IBM had nothing to do with VisiCalc. From the Wikipedia:

VisiCalc traces its history to a presentation that Dan Bricklin was watching while attending Harvard Business School. The professor was creating a financial model on a blackboard that was ruled with lines to create a table, and formulas and data were being written into the cells. When the professor found an error or wanted to change a parameter, he had to erase and rewrite a number of sequential entries in the table. Bricklin realized that he could replicate the process on a computer using an "electronic spreadsheet" to view results of underlying formulae.

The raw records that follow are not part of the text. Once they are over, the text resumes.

`config.mk`:
```
export PLATFORM = sky130hd
export DESIGN_NAME = ras_stack
export DESIGN_NICKNAME = d
export VERILOG_FILES = /design/src/rtl/ras_pkg.sv /design/src/rtl/ras_arbiter.sv /design/src/rtl/ras_pointer.sv /design/src/rtl/ras_storage.sv /design/src/rtl/ras_stack.sv
export SDC_FILE = /design/constraint.sdc
export NUM_CORES = 1
export LEC_CHECK = 0
export ABC_AREA = 1
export BUFFER_PORTS_ARGS = -buffer_cell sky130_fd_sc_hd__buf_2
export CAP_MARGIN = 25
export CORE_AREA = 2 2 144 118
export CTS_CLUSTER_DIAMETER = 30
export DETAILED_ROUTE_END_ITERATION = 10
export DIE_AREA = 0 0 146 120
export PLACE_DENSITY_LB_ADDON = 0.3
export SLEW_MARGIN = 20
export SYNTH_ARGS = -nofsm -noshare
export SYNTH_HDL_FRONTEND = slang
export SYNTH_SLANG_ARGS = --single-unit
```
`constraint.sdc`:
```
create_clock -name clk -period 3.08 [get_ports clk]
set_input_delay 0.77 -clock clk [delete_from_list [all_inputs] [get_ports clk]]
set_output_delay 0.77 -clock clk [all_outputs]
set_load 0.05 [all_outputs]
```
`src/rtl/ras_pkg.sv`:
```
package ras_pkg;
    typedef enum logic [1:0] {
        OP_HOLD = 2'd0,
        OP_PUSH = 2'd1,
        OP_POP  = 2'd2
    } ras_op_e;
endpackage

```
`src/rtl/ras_arbiter.sv`:
```
module ras_arbiter
    import ras_pkg::*;
(
    input  logic    push_en,
    input  logic    pop_en,
    output ras_op_e op
);
    // Push outranks pop when both arrive together.
    always_comb begin
        unique case ({push_en, pop_en})
            2'b10,
            2'b11:   op = OP_PUSH;
            2'b01:   op = OP_POP;
            default: op = OP_HOLD;
        endcase
    end
endmodule

```
`src/rtl/ras_pointer.sv`:
```
module ras_pointer
    import ras_pkg::*;
#(
    parameter int DEPTH = 8,
    localparam int PW = (DEPTH > 1) ? $clog2(DEPTH) : 1
) (
    input  logic          clk,
    input  logic          rst_n,
    input  ras_op_e       op,
    output logic [PW-1:0] wr_idx,
    output logic [PW-1:0] rd_idx
);
    logic [PW-1:0] ptr_q;
    logic [PW-1:0] ptr_d;

    function automatic logic [PW-1:0] step_fwd(input logic [PW-1:0] p);
        return (p == PW'(DEPTH - 1)) ? '0 : p + PW'(1);
    endfunction

    function automatic logic [PW-1:0] step_back(input logic [PW-1:0] p);
        return (p == '0) ? PW'(DEPTH - 1) : p - PW'(1);
    endfunction

    always_ff @(posedge clk or negedge rst_n) begin
        if (!rst_n) ptr_q <= '0;
        else        ptr_q <= ptr_d;
    end

    always_comb begin
        unique case (op)
            OP_PUSH: ptr_d = step_fwd(ptr_q);
            OP_POP:  ptr_d = step_back(ptr_q);
            default: ptr_d = ptr_q;
        endcase
    end

    assign wr_idx = ptr_q;
    assign rd_idx = step_back(ptr_q);

    // a lone pop moves the pointer back one level, wrapping at zero
    p_pop_wrap_r5: assert property (@(posedge clk) disable iff (!rst_n)
        (op == OP_POP) |=> (wr_idx == ((($past(wr_idx)) == '0) ? PW'(DEPTH - 1) : $past(wr_idx) - PW'(1))));

    // the pointer rests while no request arrives
    p_hold_ptr_r7: assert property (@(posedge clk) disable iff (!rst_n)
        (op == OP_HOLD) |=> $stable(wr_idx));
endmodule

```
`src/rtl/ras_storage.sv`:
```
module ras_storage #(
    parameter int DEPTH = 8,
    parameter int AW    = 13,
    localparam int PW = (DEPTH > 1) ? $clog2(DEPTH) : 1
) (
    input  logic          clk,
    input  logic          rst_n,
    input  logic          we,
    input  logic [PW-1:0] wr_idx,
    input  logic [AW-1:0] wr_data,
    input  logic [PW-1:0] rd_idx,
    output logic [AW-1:0] rd_data
);
    logic [AW-1:0] slot_q [DEPTH];

    for (genvar i = 0; i < DEPTH; i++) begin : g_slot
        always_ff @(posedge clk or negedge rst_n) begin
            if (!rst_n)                          slot_q[i] <= '0;
            else if (we && (wr_idx == PW'(i)))   slot_q[i] <= wr_data;
        end
    end

    assign rd_data = slot_q[rd_idx];

    // the addressed slot holds the written value after the edge
    p_slot_write_r2: assert property (@(posedge clk) disable iff (!rst_n)
        we |=> (slot_q[$past(wr_idx)] == $past(wr_data)));
endmodule

```
`src/rtl/ras_stack.sv`:
```
module ras_stack
    import ras_pkg::*;
#(
    parameter int DEPTH = 8,
    parameter int AW    = 13,
    localparam int PW = (DEPTH > 1) ? $clog2(DEPTH) : 1
) (
    input  logic          clk,
    input  logic          rst_n,
    input  logic          push_en,
    input  logic [AW-1:0] push_addr,
    input  logic          pop_en,
    output logic [AW-1:0] top_addr
);
    ras_op_e       op;
    logic [PW-1:0] wr_idx;
    logic [PW-1:0] rd_idx;

    ras_arbiter u_arb (
        .push_en (push_en),
        .pop_en  (pop_en),
        .op      (op)
    );

    ras_pointer #(.DEPTH(DEPTH)) u_ptr (
        .clk    (clk),
        .rst_n  (rst_n),
        .op     (op),
        .wr_idx (wr_idx),
        .rd_idx (rd_idx)
    );

    ras_storage #(.DEPTH(DEPTH), .AW(AW)) u_mem (
        .clk     (clk),
        .rst_n   (rst_n),
        .we      (op == OP_PUSH),
        .wr_idx  (wr_idx),
        .wr_data (push_addr),
        .rd_idx  (rd_idx),
        .rd_data (top_addr)
    );

    // a pushed address is on top one cycle later
    p_push_top_r2: assert property (@(posedge clk) disable iff (!rst_n)
        (push_en && !pop_en) |=> (top_addr == $past(push_addr)));

    // simultaneous requests behave as a push
    p_push_wins_r6: assert property (@(posedge clk) disable iff (!rst_n)
        (push_en && pop_en) |=> (top_addr == $past(push_addr)));

    // an idle cycle leaves the top address unchanged
    p_idle_hold_r7: assert property (@(posedge clk) disable iff (!rst_n)
        (!push_en && !pop_en) |=> $stable(top_addr));
endmodule

```
* After elaboration in Yosys (flattened, before gate mapping)
Cells that the tools add are included. Widths: inputs -> output; s select.
Word-level totals: bits in registers 107, latch bits 0, memory bits (writable) 0, bits in read-only memories 0, input port bits 17, output and inout port bits 13, word-level logic and storage cells 43, memories kept 0
Operators by class: $add $sub $neg 2, multiply operators 0, divide/modulo/power cells 0, magnitude comparators 1, equal/unequal tests 12, shift-type cells 0, multiplexer cells 7, bitwise logic cells 1, reduce and logical (&&, ||, !) cells 11
Operators by type and width (number):
- $bmux 13 s3 | 1
- $mux 13 | 2
- $eq 3x3->1 const B | 4
- $logic_and 1x1->1 | 8
- $eq 2x2->1 const B | 3
- $eq 3x2->1 const B | 2
- $mux 3 | 2
- $pmux 3 s2 | 1
- $eq 2x1->1 const B | 2
- $ge 4x4->1 const B | 1
- $not 3->4 | 1
- $pmux 2 s2 | 1
- $add 3x1->3 const B | 1
- $eq 3x1->1 const B | 1
- $logic_not 3->1 | 1
- $sub 3x1->3 const B | 1
- $reduce_bool 2->1 | 1
- $reduce_or 2->1 | 1

* Logic depth before layout (Yosys ltp)
depth after elaboration 6, mapped depth 12, depth with buffers taken out 7

* Hierarchy
From an unflattened synthesis, not the netlist that was laid out.
Second synthesis, totals: cells, all modules 744, area total of the unflattened synthesis 5477.8 µm²
By module, submodules not included:
- ras_storage | times used 1, cells an instance 704, area each 5201.2 µm², seq. area each 2602.5 µm²
- ras_pointer | times used 1, cells an instance 35, area each 255.2 µm², seq. area each 75.1 µm²
- ras_arbiter | times used 1, cells an instance 3, area each 11.3 µm², seq. area each 0.0 µm²
- ras_stack | times used 1, cells an instance 2, area each 10.0 µm², seq. area each 0.0 µm²

* Least setup slack after synthesis
OpenSTA, ideal clock, no wires.
path kind reg2out, from reg u_ptr.ptr_q[0], in the netlist u_ptr.wr_idx[0], to out top_addr[10], arrival 1.996 ns, required time 2.310 ns, path slack 0.314 ns, stages on the path, launching flop included 13, path buffers 5, cells stage by stage dfrtp_1 -> buf_4 -> inv_2 -> buf_6 -> buf_4 -> ha_1 -> buf_6 -> nor2_2 -> nand2_1 -> nand2_2 -> buf_4 -> nand3_1 -> nand2_1
On the way: longest elaborated chain between the ends 6, elaborated cells on any way between the ends 7, classes of those cells 1 x add/sub; 4 x mux; 1 x bitwise; 1 x reduce/logical
Ends and longest elaborated chain:
- start, declared | line ras_pointer.sv:13 | logic [PW-1:0] ptr_q;
- start signal, assigned | line ras_pointer.sv:26 | else ptr_q <= ptr_d;
- $sub 3x1->3 or $logic_not 3->1 (tied branches) | line ras_pointer.sv:21 | return (p == '0) ? PW'(DEPTH - 1) : p - PW'(1);
- $mux 3 (*) | line ras_pointer.sv:21
- $not 3->4 (implied by the code) (*) | line ras_storage.sv:23 | assign rd_data = slot_q[rd_idx];
- $bmux 13 s3 (*) | line ras_storage.sv:23
- $mux 13 (implied by the code) (*) (2 in a row) | line ras_storage.sv:23
- end, declared | line ras_stack.sv:13 | output logic [AW-1:0] top_addr
Every way passes the cells marked *; elsewhere a longest branch is shown, timed or not. The select of a mux whose other input is x is not followed.

* Worst setup path in the final report
from reg u_ptr.ptr_q[1], in the netlist u_ptr.wr_idx[1], to out top_addr[2]
The elaborated chain is that of the path after synthesis.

Bricklin was joined by Bob Frankston, and the pair worked on VisiCalc for two months during the winter of 1978–79, forming Software Arts. Bricklin wrote, "[W]ith the years of experience we had at the time we created VisiCalc, we were familiar with many row/column financial programs. In fact, Bob had worked since the 1960s at Interactive Data Corporation, a major timesharing utility that was used for some of them and I was exposed to some at Harvard Business School in one of the classes." Bricklin is referring to the variety of report generators that were in use at that time, including Business Planning Language (BPL) from International Timesharing Corporation (ITS) and Foresight, from Foresight Systems. However, these earlier timesharing programs were not completely interactive, nor did they run on personal computers.

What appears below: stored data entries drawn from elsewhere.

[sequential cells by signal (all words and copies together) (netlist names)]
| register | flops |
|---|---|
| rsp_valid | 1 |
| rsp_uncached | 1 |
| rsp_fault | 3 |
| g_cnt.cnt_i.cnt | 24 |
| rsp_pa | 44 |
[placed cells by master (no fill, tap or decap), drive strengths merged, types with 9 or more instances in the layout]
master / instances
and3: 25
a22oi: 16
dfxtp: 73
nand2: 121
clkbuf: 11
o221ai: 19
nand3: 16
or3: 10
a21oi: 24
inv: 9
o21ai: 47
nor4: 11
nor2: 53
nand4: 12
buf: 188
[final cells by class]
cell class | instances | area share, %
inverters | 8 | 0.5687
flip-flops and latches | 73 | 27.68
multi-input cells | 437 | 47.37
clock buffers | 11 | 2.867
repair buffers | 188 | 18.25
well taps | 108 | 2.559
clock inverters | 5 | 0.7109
--- src/rtl/memsel_pkg.sv ---
package memsel_pkg;

  typedef enum logic [1:0] {
    FLD_LO   = 2'd0,
    FLD_HI   = 2'd1,
    FLD_EN   = 2'd2,
    FLD_RSVD = 2'd3
  } fld_e;

  function automatic logic spans_meet(
    input logic [15:0] a_lo, input logic [15:0] a_hi,
    input logic [15:0] b_lo, input logic [15:0] b_hi);
    return (a_lo <= b_hi) && (b_lo <= a_hi);
  endfunction

endpackage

Frankston described VisiCalc as a "magic sheet of paper that can perform calculations and recalculations", which "allows the user to just solve the problem using familiar tools and concepts". Personal Software began selling it in mid-1979 for under $100, after a demonstration at the fourth West Coast Computer Faire and an official launch on June 4 at the National Computer Conference. It required an Apple II with 32K, and supported saving to cassette or disk.